How, then, do we incorporate multinomial categorical variables into our regression model? The answer is by creating separate 0 / 1 dummy variables for each of the variable’s categories. For example, we will need one dummy variable (DegreeAssociate's
) that equals 1
for observations where Degree
equals “Associate’s”, and 0
if not. We will need another dummy variable (DegreeBachelor's
) that equals 1
for observations where Degree
equals “Bachelor’s” and 0
if not, and so on. The table below shows how all possible values of Degree
can be represented through four binary dummy variables:
Degree | DegreeAssociate's | DegreeBachelor's | DegreeMaster's | DegreePh.D |
---|---|---|---|---|
High School | 0 | 0 | 0 | 0 |
Associate's | 1 | 0 | 0 | 0 |
Bachelor's | 0 | 1 | 0 | 0 |
Master's | 0 | 0 | 1 | 0 |
Ph.D | 0 | 0 | 0 | 1 |
Note that we do not need a fifth dummy variable to represent the “High School” category. This is because this information is already implicitly captured in the other four dummy variables; if DegreeAssociate's
, DegreeBachelor's
, DegreeMaster's
, and DegreePh.D
all equal zero, we know the employee must hold a high school diploma, so there is no need for an additional DegreeHighSchool
variable.
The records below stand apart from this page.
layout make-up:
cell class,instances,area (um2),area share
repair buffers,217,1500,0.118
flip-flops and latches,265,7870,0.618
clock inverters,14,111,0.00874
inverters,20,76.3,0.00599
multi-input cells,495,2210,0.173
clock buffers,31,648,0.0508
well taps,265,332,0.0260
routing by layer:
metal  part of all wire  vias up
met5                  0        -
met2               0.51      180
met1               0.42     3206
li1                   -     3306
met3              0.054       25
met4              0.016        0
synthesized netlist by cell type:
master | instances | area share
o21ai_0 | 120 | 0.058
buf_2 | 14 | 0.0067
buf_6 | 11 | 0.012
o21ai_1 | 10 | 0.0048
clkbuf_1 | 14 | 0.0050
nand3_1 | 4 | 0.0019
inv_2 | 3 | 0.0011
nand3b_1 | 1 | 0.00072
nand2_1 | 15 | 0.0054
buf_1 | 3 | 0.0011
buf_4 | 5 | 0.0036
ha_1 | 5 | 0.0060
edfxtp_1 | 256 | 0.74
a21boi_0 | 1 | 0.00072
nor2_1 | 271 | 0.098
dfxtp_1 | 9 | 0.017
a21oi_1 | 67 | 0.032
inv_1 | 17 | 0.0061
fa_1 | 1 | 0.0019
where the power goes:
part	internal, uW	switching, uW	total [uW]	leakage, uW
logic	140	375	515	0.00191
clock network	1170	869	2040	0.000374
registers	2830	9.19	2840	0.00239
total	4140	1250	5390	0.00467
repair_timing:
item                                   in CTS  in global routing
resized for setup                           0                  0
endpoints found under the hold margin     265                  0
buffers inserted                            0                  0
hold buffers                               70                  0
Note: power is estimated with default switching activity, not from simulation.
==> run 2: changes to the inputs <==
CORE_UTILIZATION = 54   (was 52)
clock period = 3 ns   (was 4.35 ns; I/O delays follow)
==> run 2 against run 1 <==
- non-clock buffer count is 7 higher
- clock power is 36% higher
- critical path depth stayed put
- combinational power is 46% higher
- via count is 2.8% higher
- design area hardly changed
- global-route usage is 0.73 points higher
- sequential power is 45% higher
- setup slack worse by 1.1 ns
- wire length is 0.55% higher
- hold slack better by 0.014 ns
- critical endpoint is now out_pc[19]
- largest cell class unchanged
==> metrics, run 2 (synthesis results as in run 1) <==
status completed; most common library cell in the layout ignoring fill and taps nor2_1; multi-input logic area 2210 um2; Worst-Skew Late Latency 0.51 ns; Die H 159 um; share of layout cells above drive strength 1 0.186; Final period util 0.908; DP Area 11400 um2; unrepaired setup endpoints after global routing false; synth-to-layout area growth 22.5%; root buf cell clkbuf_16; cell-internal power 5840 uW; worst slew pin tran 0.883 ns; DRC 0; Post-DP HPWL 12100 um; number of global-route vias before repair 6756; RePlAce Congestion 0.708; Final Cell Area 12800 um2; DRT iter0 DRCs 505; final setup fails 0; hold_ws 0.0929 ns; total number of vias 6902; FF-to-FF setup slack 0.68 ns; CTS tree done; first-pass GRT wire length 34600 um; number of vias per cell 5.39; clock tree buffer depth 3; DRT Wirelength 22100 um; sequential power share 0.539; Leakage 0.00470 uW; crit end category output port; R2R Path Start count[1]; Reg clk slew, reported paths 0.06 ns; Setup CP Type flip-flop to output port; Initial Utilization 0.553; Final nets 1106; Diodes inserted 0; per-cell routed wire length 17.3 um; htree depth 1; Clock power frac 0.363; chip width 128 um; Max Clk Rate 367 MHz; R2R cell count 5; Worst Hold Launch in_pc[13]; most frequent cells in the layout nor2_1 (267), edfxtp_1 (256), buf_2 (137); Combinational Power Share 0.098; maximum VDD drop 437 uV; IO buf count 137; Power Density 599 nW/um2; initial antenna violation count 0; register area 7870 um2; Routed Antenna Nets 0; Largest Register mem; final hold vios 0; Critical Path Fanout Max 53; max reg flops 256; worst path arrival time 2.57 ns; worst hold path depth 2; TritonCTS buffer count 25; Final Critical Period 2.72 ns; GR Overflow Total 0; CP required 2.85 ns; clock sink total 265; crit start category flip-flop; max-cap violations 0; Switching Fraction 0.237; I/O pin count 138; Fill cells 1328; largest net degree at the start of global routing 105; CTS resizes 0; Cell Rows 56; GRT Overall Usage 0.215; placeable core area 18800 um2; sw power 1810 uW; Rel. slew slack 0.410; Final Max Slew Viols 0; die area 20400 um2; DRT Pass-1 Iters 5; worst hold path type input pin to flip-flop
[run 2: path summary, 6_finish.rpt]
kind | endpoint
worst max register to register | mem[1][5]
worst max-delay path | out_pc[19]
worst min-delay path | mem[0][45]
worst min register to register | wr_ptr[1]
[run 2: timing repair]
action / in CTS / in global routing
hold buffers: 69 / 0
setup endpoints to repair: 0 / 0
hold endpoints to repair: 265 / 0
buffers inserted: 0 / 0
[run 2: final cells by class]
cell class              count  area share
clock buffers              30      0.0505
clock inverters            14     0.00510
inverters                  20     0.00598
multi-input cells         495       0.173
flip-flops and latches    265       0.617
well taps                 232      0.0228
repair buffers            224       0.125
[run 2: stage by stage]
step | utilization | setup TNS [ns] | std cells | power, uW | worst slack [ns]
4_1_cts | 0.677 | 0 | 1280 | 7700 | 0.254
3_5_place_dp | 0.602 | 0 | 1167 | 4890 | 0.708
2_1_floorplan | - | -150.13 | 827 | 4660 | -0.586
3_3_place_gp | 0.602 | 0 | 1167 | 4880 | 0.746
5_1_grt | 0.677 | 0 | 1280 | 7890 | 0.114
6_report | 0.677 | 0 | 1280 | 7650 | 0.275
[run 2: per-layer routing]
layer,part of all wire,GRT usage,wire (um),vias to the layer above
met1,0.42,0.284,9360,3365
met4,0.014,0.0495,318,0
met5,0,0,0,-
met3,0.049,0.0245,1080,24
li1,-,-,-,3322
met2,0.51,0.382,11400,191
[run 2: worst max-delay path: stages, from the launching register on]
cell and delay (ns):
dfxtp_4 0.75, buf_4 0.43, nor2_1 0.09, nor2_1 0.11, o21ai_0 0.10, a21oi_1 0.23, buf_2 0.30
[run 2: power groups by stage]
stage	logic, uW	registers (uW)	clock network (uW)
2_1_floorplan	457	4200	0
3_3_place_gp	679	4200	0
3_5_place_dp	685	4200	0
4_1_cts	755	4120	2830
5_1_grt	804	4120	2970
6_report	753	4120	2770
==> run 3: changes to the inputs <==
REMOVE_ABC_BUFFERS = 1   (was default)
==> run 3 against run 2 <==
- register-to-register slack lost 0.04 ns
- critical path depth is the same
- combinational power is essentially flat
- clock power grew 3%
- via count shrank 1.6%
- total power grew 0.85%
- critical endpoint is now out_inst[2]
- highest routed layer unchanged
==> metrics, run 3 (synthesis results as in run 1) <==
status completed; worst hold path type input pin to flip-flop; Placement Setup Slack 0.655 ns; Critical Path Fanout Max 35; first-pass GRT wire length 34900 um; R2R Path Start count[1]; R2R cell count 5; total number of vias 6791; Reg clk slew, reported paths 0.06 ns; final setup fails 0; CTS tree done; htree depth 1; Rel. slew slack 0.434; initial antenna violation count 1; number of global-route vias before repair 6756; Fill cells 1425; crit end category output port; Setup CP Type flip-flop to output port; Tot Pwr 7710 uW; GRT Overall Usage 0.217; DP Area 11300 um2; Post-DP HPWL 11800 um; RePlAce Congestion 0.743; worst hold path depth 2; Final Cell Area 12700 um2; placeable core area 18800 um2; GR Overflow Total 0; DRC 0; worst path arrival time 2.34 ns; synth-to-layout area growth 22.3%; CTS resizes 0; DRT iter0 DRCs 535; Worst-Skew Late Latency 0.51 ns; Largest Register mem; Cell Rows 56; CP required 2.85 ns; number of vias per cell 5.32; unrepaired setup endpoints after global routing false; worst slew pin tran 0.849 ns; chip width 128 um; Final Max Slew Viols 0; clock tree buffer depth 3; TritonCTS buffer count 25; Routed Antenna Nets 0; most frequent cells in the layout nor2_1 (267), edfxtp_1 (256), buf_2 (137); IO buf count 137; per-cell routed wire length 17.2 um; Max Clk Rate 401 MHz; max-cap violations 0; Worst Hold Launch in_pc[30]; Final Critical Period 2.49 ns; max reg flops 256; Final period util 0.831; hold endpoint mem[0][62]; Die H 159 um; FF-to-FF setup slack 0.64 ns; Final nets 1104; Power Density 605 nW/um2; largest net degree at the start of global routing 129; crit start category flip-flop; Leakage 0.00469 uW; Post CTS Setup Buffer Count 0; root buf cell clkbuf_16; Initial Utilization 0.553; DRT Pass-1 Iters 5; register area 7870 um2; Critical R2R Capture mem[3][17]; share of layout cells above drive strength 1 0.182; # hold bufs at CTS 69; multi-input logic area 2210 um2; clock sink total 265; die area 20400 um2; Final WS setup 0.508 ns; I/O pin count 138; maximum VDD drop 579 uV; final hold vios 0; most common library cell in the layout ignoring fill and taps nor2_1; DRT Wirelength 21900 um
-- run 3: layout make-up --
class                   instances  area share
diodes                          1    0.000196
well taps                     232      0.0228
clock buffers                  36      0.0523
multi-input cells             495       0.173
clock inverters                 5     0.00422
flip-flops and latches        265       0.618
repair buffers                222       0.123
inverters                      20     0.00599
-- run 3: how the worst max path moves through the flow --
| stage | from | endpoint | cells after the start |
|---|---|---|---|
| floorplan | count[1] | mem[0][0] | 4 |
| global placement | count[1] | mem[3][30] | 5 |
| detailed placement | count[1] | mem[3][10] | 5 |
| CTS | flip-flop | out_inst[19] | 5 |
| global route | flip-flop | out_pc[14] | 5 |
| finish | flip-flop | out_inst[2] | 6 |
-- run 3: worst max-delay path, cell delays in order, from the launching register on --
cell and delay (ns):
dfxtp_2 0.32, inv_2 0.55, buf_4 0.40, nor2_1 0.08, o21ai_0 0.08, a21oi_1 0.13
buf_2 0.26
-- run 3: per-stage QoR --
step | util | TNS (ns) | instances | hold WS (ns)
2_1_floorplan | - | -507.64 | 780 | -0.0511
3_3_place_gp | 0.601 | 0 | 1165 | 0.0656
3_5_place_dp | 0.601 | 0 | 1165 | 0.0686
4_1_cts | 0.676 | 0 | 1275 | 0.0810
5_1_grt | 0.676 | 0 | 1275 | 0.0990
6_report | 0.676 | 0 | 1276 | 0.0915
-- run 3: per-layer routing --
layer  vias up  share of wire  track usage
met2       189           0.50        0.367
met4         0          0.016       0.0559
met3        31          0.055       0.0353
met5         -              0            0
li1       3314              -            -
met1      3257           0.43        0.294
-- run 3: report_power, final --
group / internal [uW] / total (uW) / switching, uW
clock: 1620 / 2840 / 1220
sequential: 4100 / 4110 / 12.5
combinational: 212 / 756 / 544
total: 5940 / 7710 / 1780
In general, a \(k\)-category variable can be represented with \(k-1\) dummy variables.
Warning
For regression modeling, categorical variables that take on \(k\) values must be converted into \(k-1\) binary dummy variables.
As noted above, the lm()
command automatically creates dummy variables behind the scenes, so we can simply include Degree
in our call to lm()
:
modelDegree <- lm(Salary ~ Age + Rating + Gender + Degree, data = employees)
summary(modelDegree)
Call:
lm(formula = Salary ~ Age + Rating + Gender + Degree, data = employees)
Residuals:
Min 1Q Median 3Q Max
-64403 -16227 352 15917 70513
Coefficients:
Estimate Std. Error t value Pr(>|t|)
(Intercept) 4.427 4502.240 0.001 0.999216
Age 2006.083 70.078 28.627 < 2e-16 ***
Rating 5181.073 401.489 12.905 < 2e-16 ***
GenderMale 8220.111 1532.334 5.364 1.03e-07 ***
DegreeAssociate's 9477.556 2444.091 3.878 0.000113 ***
DegreeBachelor's 33065.808 2426.033 13.630 < 2e-16 ***
DegreeMaster's 40688.574 2410.054 16.883 < 2e-16 ***
DegreePh.D 53730.605 2408.267 22.311 < 2e-16 ***
---
Signif. codes: 0 '***' 0.001 '**' 0.01 '*' 0.05 '.' 0.1 ' ' 1
Residual standard error: 23220 on 912 degrees of freedom
(80 observations deleted due to missingness)
Multiple R-squared: 0.6568, Adjusted R-squared: 0.6541
F-statistic: 249.3 on 7 and 912 DF, p-value: < 2.2e-16
To interpret the coefficients on the dummy variables for degree, we must first acknowledge that they are all relative to the implicit baseline category, "High School"
. The baseline (or reference) category is the one that is not given its own dummy variable; in this case, we do not have a separate dummy for "High School"
, so it is our baseline. With this in mind, we interpret the coefficients on our dummy variables as follows:
On average, employees with an Associate’s degree are paid $9,477.56 more than employees with a high school diploma, assuming all other variables in the model are kept constant.
On average, employees with a Bachelor’s degree are paid $33,065.81 more than employees with a high school diploma, assuming all other variables in the model are kept constant.
On average, employees with a Master’s degree are paid $40,688.57 more than employees with a high school diploma, assuming all other variables in the model are kept constant.
On average, employees with a Ph.D are paid $53,730.61 more than employees with a high school diploma, assuming all other variables in the model are kept constant.